What follows belongs to an exercise in optimizing a design on an open flow for small area; a production flow would make more cautious choices. At most, simulation tests tie the RTL to the original design; equivalence was not proved. No functional check of the RTL was part of runs 2 to 5. Power and IR drop assume default switching activity. The clock port is modelled as an ideal driver; clocking choices that lean on that would not hold on a real chip.

### flow/design.v
`default_nettype none
package apb_pkg;
  localparam int WAIT_CNT_W = 4;
  typedef enum logic [1:0] {
    MST_IDLE   = 2'd0,
    MST_SETUP  = 2'd1,
    MST_ACCESS = 2'd2
  } apb_mst_state_t;
  typedef enum logic [0:0] {
    IDLE   = 1'b0,
    ACCESS = 1'b1
  } apb_slv_state_t;
endpackage
`default_nettype wire
`default_nettype none
module apb_mem_array #(
  parameter int DATA_WIDTH = 32,
  parameter int RINGS      = 12
) (
  input  logic                  clk,
  input  logic                  rst_n,
  input  logic                  we,
  input  logic [3:0]            wring,
  input  logic [1:0]            wslot,
  input  logic [DATA_WIDTH-1:0] wdata,    
  input  logic                  rvalid,
  input  logic [3:0]            rring,
  input  logic [1:0]            rslot,
  output logic [DATA_WIDTH-1:0] rdata
);
  localparam int W = DATA_WIDTH;
  logic [RINGS*W-1:0] p0, p1, p2, p3;
  logic [1:0]         u;           
  logic [1:0]         u_in;        
  logic [1:0]         clr_cnt;
  logic               clear;       
  logic               pend;
  logic [3:0]         pend_ring;
  logic [1:0]         pend_slot;
  logic [W-1:0]       wbuf;
  logic               now_ok;      
  logic               pend_go;     
  logic [RINGS-1:0]   ins;
  logic [W-1:0]       ins_data;
  assign u_in     = u - 2'd1;
  assign clear    = !rst_n || (clr_cnt != 2'd0);
  assign now_ok   = (wslot == u_in);
  assign pend_go  = pend && (pend_slot == u_in);
  assign ins_data = clear ? '0 : wbuf;
  always_comb begin
    for (int r = 0; r < RINGS; r++) begin
      ins[r] = clear ||
               (we   && now_ok && (wring == 4'(r))) ||
               (pend_go && (pend_ring == 4'(r)));
    end
  end
  always_ff @(posedge clk) begin
    for (int r = 0; r < RINGS; r++) begin
      p0[r*W +: W] <= ins[r] ? ins_data : p3[r*W +: W];
    end
    p1 <= p0;
    p2 <= p1;
    p3 <= p2;
  end
  always_ff @(posedge clk) begin
    if (!rst_n) begin
      u       <= 2'd0;
      clr_cnt <= 2'd3;
      pend    <= 1'b0;
    end else begin
      u <= u_in;
      if (clr_cnt != 2'd0) clr_cnt <= clr_cnt - 2'd1;
      if (we && !now_ok) begin
        pend      <= 1'b1;
        pend_ring <= wring;
        pend_slot <= wslot;
      end else if (pend_go) begin
        pend <= 1'b0;
      end
    end
  end
  always_ff @(posedge clk) begin
    if (!pend || pend_go) wbuf <= wdata;
  end
  logic [W-1:0] tap;
  logic [W-1:0] rcap;
  logic [W-1:0] rout;
  logic         rd_hit;
  always_comb begin
    tap = '0;
    for (int r = 0; r < RINGS; r++) begin
      if (rring == 4'(r)) tap = tap | p0[r*W +: W];
    end
  end
  assign rd_hit = (rslot == u);
  assign rout = ({W{rvalid &&  rd_hit}} & tap) |
                ({W{rvalid && !rd_hit}} & rcap);
  always_ff @(posedge clk) begin
    rcap <= rout;
  end
  assign rdata = rout;
endmodule
`default_nettype wire
`default_nettype none
module apb_slave_mem #(
  parameter int ADDR_WIDTH  = 16,
  parameter int DATA_WIDTH  = 32,
  parameter int MEM_DEPTH   = 64,
  parameter int RO_BASE     = 48,
  parameter int WAIT_STATES = 2
) (
  input  logic                  pclk,
  input  logic                  preset_n,
  input  logic                  psel,
  input  logic                  penable,
  input  logic                  pwrite,
  input  logic [ADDR_WIDTH-1:0] paddr,
  input  logic [DATA_WIDTH-1:0] pwdata,
  output logic [DATA_WIDTH-1:0] prdata,
  output logic                  pready,
  output logic                  pslverr
);
  logic [1:0] cnt;
  logic       setup;
  logic       in_rw;      
  logic       in_mem;     
  logic       addr_err;
  assign setup    = psel && !penable;
  assign in_mem   = ({1'b0, paddr} < (ADDR_WIDTH+1)'(MEM_DEPTH));
  assign in_rw    = ({1'b0, paddr} < (ADDR_WIDTH+1)'(RO_BASE));
  assign addr_err = pwrite ? !in_rw : !in_mem;
  assign pready  = preset_n && psel && penable && (cnt == 2'(WAIT_STATES + 1));
  assign pslverr = addr_err;
  always_ff @(posedge pclk) begin
    if (!preset_n || !psel) begin
      cnt <= 2'd0;
    end else if (!penable) begin
      cnt <= 2'd1;
    end else if (cnt == 2'(WAIT_STATES + 1)) begin
      cnt <= 2'd0;
    end else if (cnt != 2'd0) begin
      cnt <= cnt + 2'd1;
    end
  end
  apb_mem_array #(
    .DATA_WIDTH (DATA_WIDTH),
    .RINGS      (RO_BASE / 4)
  ) u_mem (
    .clk    (pclk),
    .rst_n  (preset_n),
    .we     (pready && pwrite && in_rw),
    .wring  (paddr[5:2]),
    .wslot  (paddr[1:0]),
    .wdata  (pwdata),
    .rvalid (in_rw),
    .rring  (paddr[5:2]),
    .rslot  (paddr[1:0]),
    .rdata  (prdata)
  );
endmodule
`default_nettype wire
### flow/flow/run.sh
#!/bin/bash
# Own layout flow: the standard ORFS flow (standard.sh), with
#  - synthesis: synth_recipe.tcl unchanged except that the final abc mapping
#    uses an area-oriented script (flow/area.abc) instead of abc_speed.script;
#    registers, flattening and renaming are as in the standard synthesis;
#  - CTS without dummy loads;
#  - CTS, port buffer and repair settings from the variables below.
# Each tool's full output stays in orfs/logs/; make's output goes to make.log.
set -euo pipefail
W=$(pwd)
mkdir -p "$W/areasynth"
# synth.tcl with its abc call replaced by flow/abc_call.tcl
awk -v f="$W/flow/abc_call.tcl" '
  /^  log_cmd abc \{\*\}\$abc_args$/ { while ((getline l < f) > 0) print l; next }
  { print }' "$FLOW_HOME/scripts/synth.tcl" > "$W/areasynth/synth_core.tcl"
grep -q AREA_ABC_SCRIPT "$W/areasynth/synth_core.tcl"
sed "s|^source \$::env(SCRIPTS_DIR)/synth.tcl\$|source $W/areasynth/synth_core.tcl|" \
  "$W/synth_recipe.tcl" > "$W/areasynth/synth.tcl"
grep -q "areasynth/synth_core.tcl" "$W/areasynth/synth.tcl"
export AREA_ABC_SCRIPT="$W/flow/area.abc"

CTS="-sink_clustering_enable -repair_clock_nets -dont_use_dummy_load"
[[ -n "${MY_CTS_EXTRA:-}" ]] && CTS="$CTS $MY_CTS_EXTRA"
source "$W/flow/knobs.sh"

bash "$W/standard.sh" \
  SYNTH_SCRIPT="$W/areasynth/synth.tcl" \
  CTS_ARGS="$CTS $CTS_EXTRA" \
  "${EXTRA_VARS[@]}" \
  finish > "$W/make.log" 2>&1
### flow/flow/abc_call.tcl
  # Area-oriented mapping: the same abc arguments without the speed script
  # and delay target, and this folder's area.abc script instead.
  set area_abc_args {}
  set skip 0
  foreach a $abc_args {
    if { $skip } { set skip 0; continue }
    if { $a eq "-script" || $a eq "-D" } { set skip 1; continue }
    lappend area_abc_args $a
  }
  log_cmd abc -script $::env(AREA_ABC_SCRIPT) {*}$area_abc_args
### flow/flow/area.abc
strash; dc2; dch; amap; topo
### flow/flow/knobs.sh
CTS_EXTRA="-sink_clustering_size 20 -sink_clustering_max_diameter 60 -buf_list sky130_fd_sc_hd__clkbuf_8"
EXTRA_VARS=(BUFFER_PORTS_ARGS="-buffer_cell sky130_fd_sc_hd__buf_1" REMOVE_ABC_BUFFERS=1)
### flow/standard.sh
#!/bin/bash
# synth_recipe.tcl (not shown) runs the flow's synth.tcl, then flattens the netlist and writes it again
# the make line also repeats each setting of config.mk as NAME=value (left out here)
make -C /OpenROAD-flow-scripts/flow DESIGN_CONFIG=/design/flow/config.mk WORK_HOME=/design/flow/orfs CLKGATE_MAP_FILE= SYNTH_SCRIPT=/design/flow/synth_recipe.tcl "${@:-finish}"
### flow/config.mk
export PLATFORM = sky130hd
export DESIGN_NAME = apb_slave_mem
export DESIGN_NICKNAME = apb_slave_mem
export VERILOG_FILES = /design/flow/design.v
export SDC_FILE = /design/flow/constraint.sdc
export NUM_CORES = 4
export LEC_CHECK = 0
export CAP_MARGIN = 0
export CORE_MARGIN = 2
export CORE_UTILIZATION = 40
export SLEW_MARGIN = 0
### flow/constraint.sdc
create_clock -name core_clock -period 5.0 [get_ports {pclk}]
set_input_delay 1.0000 -clock core_clock [delete_from_list [all_inputs] [get_ports {pclk}]]
set_output_delay 1.0000 -clock core_clock [all_outputs]
set_load 0.01 [all_outputs]
==> results of run 1 <==
## logic make-up (layout without fill, tap and decap cells)
logic type | Yosys count | in the layout | synth area share (%)
buffers and inverters | 79 | 332 | 0.761
AOI/OAI and AO/OA | 601 | 601 | 13.2
other | 0 | 2 | 0
adders and majority gates | 3 | 3 | 0.0964
and+or+nand+nor | 158 | 158 | 2.11
DFF | 1613 | 1613 | 83.9
## flip-flops by register name, indices dropped and copies added, names as in the netlist
signal and flops:
cnt 2, u_mem.clr_cnt 2, u_mem.p0 384, u_mem.p1 384
u_mem.p2 384, u_mem.p3 384, u_mem.pend 1, u_mem.pend_ring 4
u_mem.pend_slot 2, u_mem.rcap 32, u_mem.u 2, u_mem.wbuf 32
## final timing paths
kind | start | to | slack [ps]
max | paddr[14] | prdata[28] | 220
max reg2reg | u_mem.u[0] | u_mem.p0[109] | 1110
min reg2reg | u_mem.p1[192] | u_mem.p2[192] | 270
min | u_mem.p1[192] | u_mem.p2[192] | 270
## worst reg2reg max path, stage by stage, from the launching register on
cell      delay (ps)
dfxtp_1          440
clkinv_1         130
o22ai_1          210
nor2_1            70
a211oi_1         930
nand4_1          610
o221ai_4         340
inv_2            560
o22a_1           440
## cells in the final DEF, fill, tap and decap left out, types with 9 or more instances in the layout
cell / instances
a222oi_1: 66
a22oi_1: 39
nand3_1: 17
inv_2: 13
clkbuf_8: 96
nor2b_1: 43
a22o_1: 16
buf_1: 86
o22a_1: 384
nand2_1: 46
nor2_1: 12
o22ai_1: 19
edfxtp_1: 38
o21ai_0: 27
buf_4: 61
nor4_2: 12
a221oi_1: 19
dfxtp_1: 1575
buf_12: 9
o221ai_4: 12
clkinv_1: 65
nand4_1: 17
## cell usage after synthesis (2+ instances only)
library cell  instances
a21boi_0              3
nor4_1               14
a222oi_1             66
a21oi_1               2
clkinv_1             79
o22a_1              384
a2111oi_0             5
ha_1                  3
o22ai_1              19
nand3_1              17
nand4_1              17
a22o_1               16
edfxtp_1             38
and4_1                2
nand2_1              46
o2111ai_1             2
o21bai_1              2
o221ai_1             15
nor2_1               13
a22oi_1              39
a221oi_1             19
o21ai_0              27
nor3_1                2
nor2b_1              43
dfxtp_1            1575
## layout make-up
type / count / area share [%]
Inverter: 79 / 0.690
Clock buffer: 96 / 3.06
Antenna cell: 2 / 0.0116
Sequential cell: 1613 / 75.7
Multi-Input combinational cell: 762 / 14.6
Timing Repair Buffer: 157 / 2.25
Tap cell: 1276 / 3.70
## per-layer routing
layer  up-vias  global-route usage (%)  share of wire, %
met5         -                       0             0.038
met2       619                    31.7                46
met1     10500                    27.5                46
met3       153                    3.97               6.3
li1       9326                       -                 -
met4         6                    5.43               2.2
## power by group
part | leakage, nW | switching, mW | internal (mW)
Clock | 0.690 | 3.61 | 1.73
Combinational | 2.40 | 0.474 | 0.318
Sequential | 13.2 | 0.385 | 14.0
==> impl_results.md, run 1 <==
- Avg Cell Area, Syn: 15.9 sq um
- Worst vdd rail ir drop: 0.000241 V
- CTS sink count: ~1600
- Final TNS setup: 0 ps
- Synth top area share: 80.9%
- Synth-to-Final Area Change: 10.8%
- Clock Tree Buf Depth: 3
- Post-Place Setup Slack: -59.9 ps
- Initial antenna violation count: 5
- Reg2Reg Depth: 8
- Clock Latency Late Sink: 750 ps
- Total global-route track usage: 19.8%
- Final RePlAce weighted congestion: 0.775
- Number of vias per cell: 5.17
- Rel. slew slack: just over 9%
- Final hold vios: 0
- Area of placed instances: 41800 sq um
- MaxCap Viol Count: 0
- Worst Path Buf+Inv: 4
- Outcome: timing/DRC/antenna clean
- Kind of end point of the critical path: output port
- Final setup vio count: 0
- #FFs+latches synth: 1613
- Detailed placement HPWL: 53600 microns
- Final core utilization: 44.7%
- Overflow after GRT: 0
- Routed len/inst: around 25 microns
- Fin crit share: between 90% and 100%
- Final Non-Filler Cells: 3985
- Crit path cell chain: buf_1, nor4_1, nand3_1, o21bai_1, nor3_2, clkinv_2, buf_4, o22ai_1, buf_1
- Hold Buf Count CTS: 0
- Filler cells: about 8400
- First-pass GRT wire length: 146000 microns
- RSZ-0062 raised after global routing: no
- DR iter-0 viols: 1777
- Number of flops mapped to enable cells by yosys: 38
- Synth Instances: 2454
- Sequential area share after synthesis: between 80% and 90%
- Area leader, netlist: dfxtp_1
- Final setup margin: 219 ps
- Chip width: between 300 and 400 microns
- Nets: 2765
- Crit-path slowest cell: o21bai_1
- Final Skew: 100 ps
- Final instance area: 43200 sq um
- Ys Warns: 2
- CP Data Arrival Time: between 3000 and 4000 ps
- CP required: around 4000 ps
- CTS tree: done
- Crit path depth: 9
- CP top delay family: buffers and inverters
- Largest cells by area after synthesis: dfxtp_1 (81%), o22a_1 (8.6%), edfxtp_1 (2.9%), a222oi_1 (1.7%), clkinv_1 (0.76%)
- Crit path launch type: primary input
- H-tree levels: 3
- Hold path cells: 0
- Hold WC Path Type: flop to flop
- CORE AREA: approximately 97000 sq um
- Critical Path Max Stage Delay: 520 ps
- Leakage power: 16.3 nW
- FF/Latch Area: 32700 sq um
- Largest net degree at the start of global routing: 33
- Placed insts: 3887
- DIE AREA: 99900 sq um
- Main synth FF type: dfxtp_1
- Tmin final: between 4000 and 5000 ps
- Via count: 20600
- Synth unique cells: 31
- Top cell by count, worst path: buf_1
- Number of global-route vias before repair: 21600
- Port buffer count: 86
- Critical setup path kind: primary input to output port
- Starting Density: about two fifths
- Die H: approximately 320 microns
- Area of the multi-input gates: 6300 sq um
- Reg clk slew, reported paths: 110 ps
- Power per Cell Area: 476 nW/um^2
- Post-CTS setup repair buffer count: 0
- Final Max Tran Viols: 0
- Total clock buffers created by CTS: 96
- DR pass1 iterations: 7
- Fmax: 0.209 GHz
- Residual DRC count: 0
- Row Count: 114
- Worst-margin pin slew: 1360 ps
- Final ANT Viol Nets: 0
- Top Ports: 87
- Synth Cell Area: 39000 sq um
- Post-CTS Resized: 1
- Post-synth ARST share: 0%
- Power Total: 20.5 mW
- Fraction of layout instances using a drive strength above 1: 7.72%
- Root Buffer: clkbuf_8
- Highest net fanout along the worst path: 8
- Final WL: 99500 microns
- Hold slack: 267 ps
==> run 2: changes to the inputs <==
--- a/flow/design.v
+++ b/flow/design.v
@@ -38,6 +38,7 @@
   logic [3:0]         pend_ring;
   logic [1:0]         pend_slot;
   logic [W-1:0]       wbuf;
+  logic [W-1:0]       wsrc;        
   logic               now_ok;      
   logic               pend_go;     
   logic [RINGS-1:0]   ins;
@@ -46,7 +47,8 @@
   assign clear    = !rst_n || (clr_cnt != 2'd0);
   assign now_ok   = (wslot == u_in);
   assign pend_go  = pend && (pend_slot == u_in);
-  assign ins_data = clear ? '0 : wbuf;
+  assign wsrc     = pend ? wbuf : wdata;
+  assign ins_data = clear ? '0 : wsrc;
   always_comb begin
     for (int r = 0; r < RINGS; r++) begin
       ins[r] = clear ||
@@ -80,7 +82,7 @@
     end
   end
   always_ff @(posedge clk) begin
-    if (!pend || pend_go) wbuf <= wdata;
+    wbuf <= wsrc;
   end
   logic [W-1:0] tap;
   logic [W-1:0] rcap;
==> run 2 against run 1 <==
Still clean. Final area down 0.19%. Utilization about the same. Sequential share of layout area down 0.60 points. Clock power about the same. First-iteration DRC count up 1.4%. Highest routed layer is now met4. Maximum frequency up 5.4%. Synthesized cell count up 2.2%. Via count up 2.4%. Wire length up 1.9%. Combinational power up 3.4%. Worst hold slack better by 23 ps. Clock-buffer cell count down 2.
==> impl_results.md, run 2 <==
- Power Total: 20.5 mW (-0.13%)
- Xor/xnor share of the synthesized area: 0% (unchanged)
- Area leader, netlist: dfxtp_1
- Residual DRC count: 0 (unchanged)
- Worst vdd rail ir drop: 0.000194 V (-20%)
- Ys Warns: 2 (unchanged)
- H-tree levels: 3 (unchanged)
- Reg clk slew, reported paths: 110 ps (about the same)
- Starting Density: 40.3% (-0.043 points)
- Worst hold endpoint: u_mem.p2[333]
- Post-Place Setup Slack: 354 ps (+413 ps)
- Synth unique cells: 32 (+3.2%)
- Post-synth ARST share: 0% (unchanged)
- Die H: 316 microns (-0.12%)
- Highest net fanout along the worst path: 15 (+7)
- Synth Area in Adders: 0.0966% (+0.00025 points)
- Compound-Gate Fraction of Synth Area: 13.9% (+0.71 points)
- Final hold vios: 0 (unchanged)
- Largest net degree at the start of global routing: 34 (+3.0%)
- Total clock buffers created by CTS: 94 (-2.1%)
- Number of flops mapped to enable cells by yosys: 6 (-84%)
- Placed insts: 3948 (+1.6%)
- CP Data Arrival Time: 3540 ps (-240 ps)
- First-pass GRT wire length: 148000 microns (+1.2%)
- Overflow after GRT: 0 (unchanged)
- Filler cells: 8548 (+1.4%)
- Worst-margin pin slew: 1310 ps (-49.7 ps)
- Chip width: 316 microns (-0.12%)
- Synth top area share: 82.8% (+1.9 points)
- Fin crit share: 90.7% (-4.9 points)
- Clock Latency Late Sink: 740 ps (about the same)
- Final TNS setup: 0 ps (unchanged)
- Critical setup path kind: primary input to output port
- Tmin final: 4540 ps (-245 ps)
- Initial antenna violation count: 1 (-4)
- Root Buffer: clkbuf_8
- Final WL: 101000 microns (+1.9%)
- MaxCap Viol Count: 0 (unchanged)
- Final RePlAce weighted congestion: 0.786 (+1.4%)
- Worst R2R Start: u_mem.u[1]
- Commonest non-fill, non-tap cells in the layout: dfxtp_1 (1606), o22a_1 (384), clkinv_1 (99)
- Kind of end point of the critical path: output port
- Hold path cells: 0 (unchanged)
- Synth Instances: 2508 (+2.2%)
- Number of vias per cell: 5.22 (+0.92%)
- Number of global-route vias before repair: 21600 (+0.065%)
- Detailed placement HPWL: 55600 microns (+3.8%)
- Clock Tree Buf Depth: 3 (unchanged)
- #FFs+latches synth: 1613 (unchanged)
- CTS tree: done
- Reg2reg setup slack: 1520 ps (+410 ps)
- Synth-to-Final Area Change: 10.9% (about the same)
- Fmax: 0.220 GHz (+5.4%)
- Hold slack: 290 ps (+23.4 ps)
- RSZ-0062 raised after global routing: no
- Via count: 21100 (+2.4%)
- Final setup vio count: 0 (unchanged)
- Hold path startpoint: u_mem.p1[333]
- Final instance area: 43100 sq um (-0.19%)
- Hold WC Path Type: flop to flop
- Rel. slew slack: 12.5% (+3.3 points)
- Total global-route track usage: 20.1% (+0.29 points)
- Largest family of logic cells by synthesized area: compound AO/OA/AOI/OAI gates
- Reg2Reg Depth: 8 (unchanged)
- CTS sink count: 1613 (unchanged)
- Most common cell in the netlist: dfxtp_1
- CP required: 4000 ps (about the same)
- DR pass1 iterations: 5 (-2)
- Area of placed instances: 41800 sq um (-0.13%)
- Fraction of layout instances using a drive strength above 1: 7.74% (+0.016 points)
- DR iter-0 viols: 1802 (+1.4%)
- Hold Buf Count CTS: 0 (unchanged)
- Final Non-Filler Cells: 4044 (+1.5%)
- Port buffer count: 86 (unchanged)
- DIE AREA: 99700 sq um (-0.25%)
- Final core utilization: 44.7% (about the same)
- Mux share of post-synthesis cell area: 0% (unchanged)
- Sequential area share after synthesis: 83.2% (-0.61 points)
- Largest cells by area after synthesis: dfxtp_1 (83%), o22a_1 (8.7%), a222oi_1 (1.5%), clkinv_1 (1.1%), o22ai_1 (0.82%)
- Top post-synthesis cells by count: dfxtp_1 (1607), o22a_1 (384), clkinv_1 (113), a222oi_1 (59), o22ai_1 (51)
- Final ANT Viol Nets: 0 (unchanged)
- Avg Cell Area, Syn: 15.5 sq um (-2.4%)
- Row Count: 114 (unchanged)
- Main synth FF type: dfxtp_1
- Synth Area in Simple Gates: 1.68% (-0.43 points)
- Final Max Tran Viols: 0 (unchanged)
- Final Skew: 69.8 ps (-30.5 ps)
- Outcome: timing/DRC/antenna clean
- Leakage power: 16.3 nW (+0.21%)
- R2R Path End: u_mem.p0[351]
- Nets: 2824 (+2.1%)
- Top Ports: 87 (unchanged)
- Power per Cell Area: 476 nW/um^2 (about the same)
- Synth Cell Area: 38900 sq um (-0.25%)
- Final setup margin: 464 ps (+245 ps)
- Post-CTS Resized: 0 (-1)
- Post-CTS setup repair buffer count: 0 (unchanged)
- Routed len/inst: 25.1 microns (+0.42%)
- CORE AREA: 96400 sq um (-0.15%)
- Crit path launch type: primary input
- Commonest non-fill, non-tap cell in the layout: dfxtp_1
==> run 2: cell count changes in the layout (fill, tap and decap cells not counted), sizes merged, moves of 12 or more <==
cell / before / now
dfxtp: 1575 / 1607
nor2: 13 / 41
nor2b: 43 / 5
o22ai: 19 / 51
edfxtp: 38 / 6
a221oi: 19 / 31
clkinv: 66 / 99
==> run 2: cell type report <==
type	instances	area (sq um)	area share (%)
antenna	2	5.00	0.0116
sequential	1613	32400	75.1
tap	1276	1600	3.71
multi-input combinational	782	6390	14.8
clock buffer	94	1290	3.00
timing repair buffer	164	1020	2.37
inverter	113	424	0.984
==> run 2: how the worst max path moves through the flow <==
stage                          from            end  depth (start not counted)
after floorplan            paddr[3]  u_mem.p0[352]                          6
after global placement    paddr[11]     prdata[24]                          9
after detailed placement  paddr[11]      prdata[0]                          9
after CTS                 paddr[11]      prdata[0]                          9
after global routing      paddr[11]      prdata[0]                          9
final                     paddr[11]      prdata[5]                          9
==> run 2: cells by family after synthesis <==
logic type / Yosys count
simple gates: 138
flops: 1613
buf+inv: 113
compound gates: 641
fa+ha+maj: 3
==> run 2: routing by layer <==
metal | vias to the layer above | routed length [microns] | GRT usage, %
met3 | 150 | 5590 | 3.17
met4 | 0 | 2370 | 5.78
met2 | 670 | 45700 | 32.0
met5 | - | 0 | 0
met1 | 10800 | 47700 | 28.5
li1 | 9510 | - | -
==> run 2: worst max-delay path: stages <==
cell and delay, ps:
buf_1 170, nor4_1 360, nand3_1 260, o21bai_1 300, nor3_2 220, clkinv_1 340, buf_4 390, o22ai_1 270
buf_1 210
==> run 2: power breakdown <==
group / switching [mW] / internal, mW
sequential: 0.393 / 14.0
clock: 3.62 / 1.70
combinational: 0.487 / 0.332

Your instructions — Find the lines in the records that contain the word "required", then copy every one of them.

Exercise solution —
- CP required: around 4000 ps
- CP required: 4000 ps (about the same)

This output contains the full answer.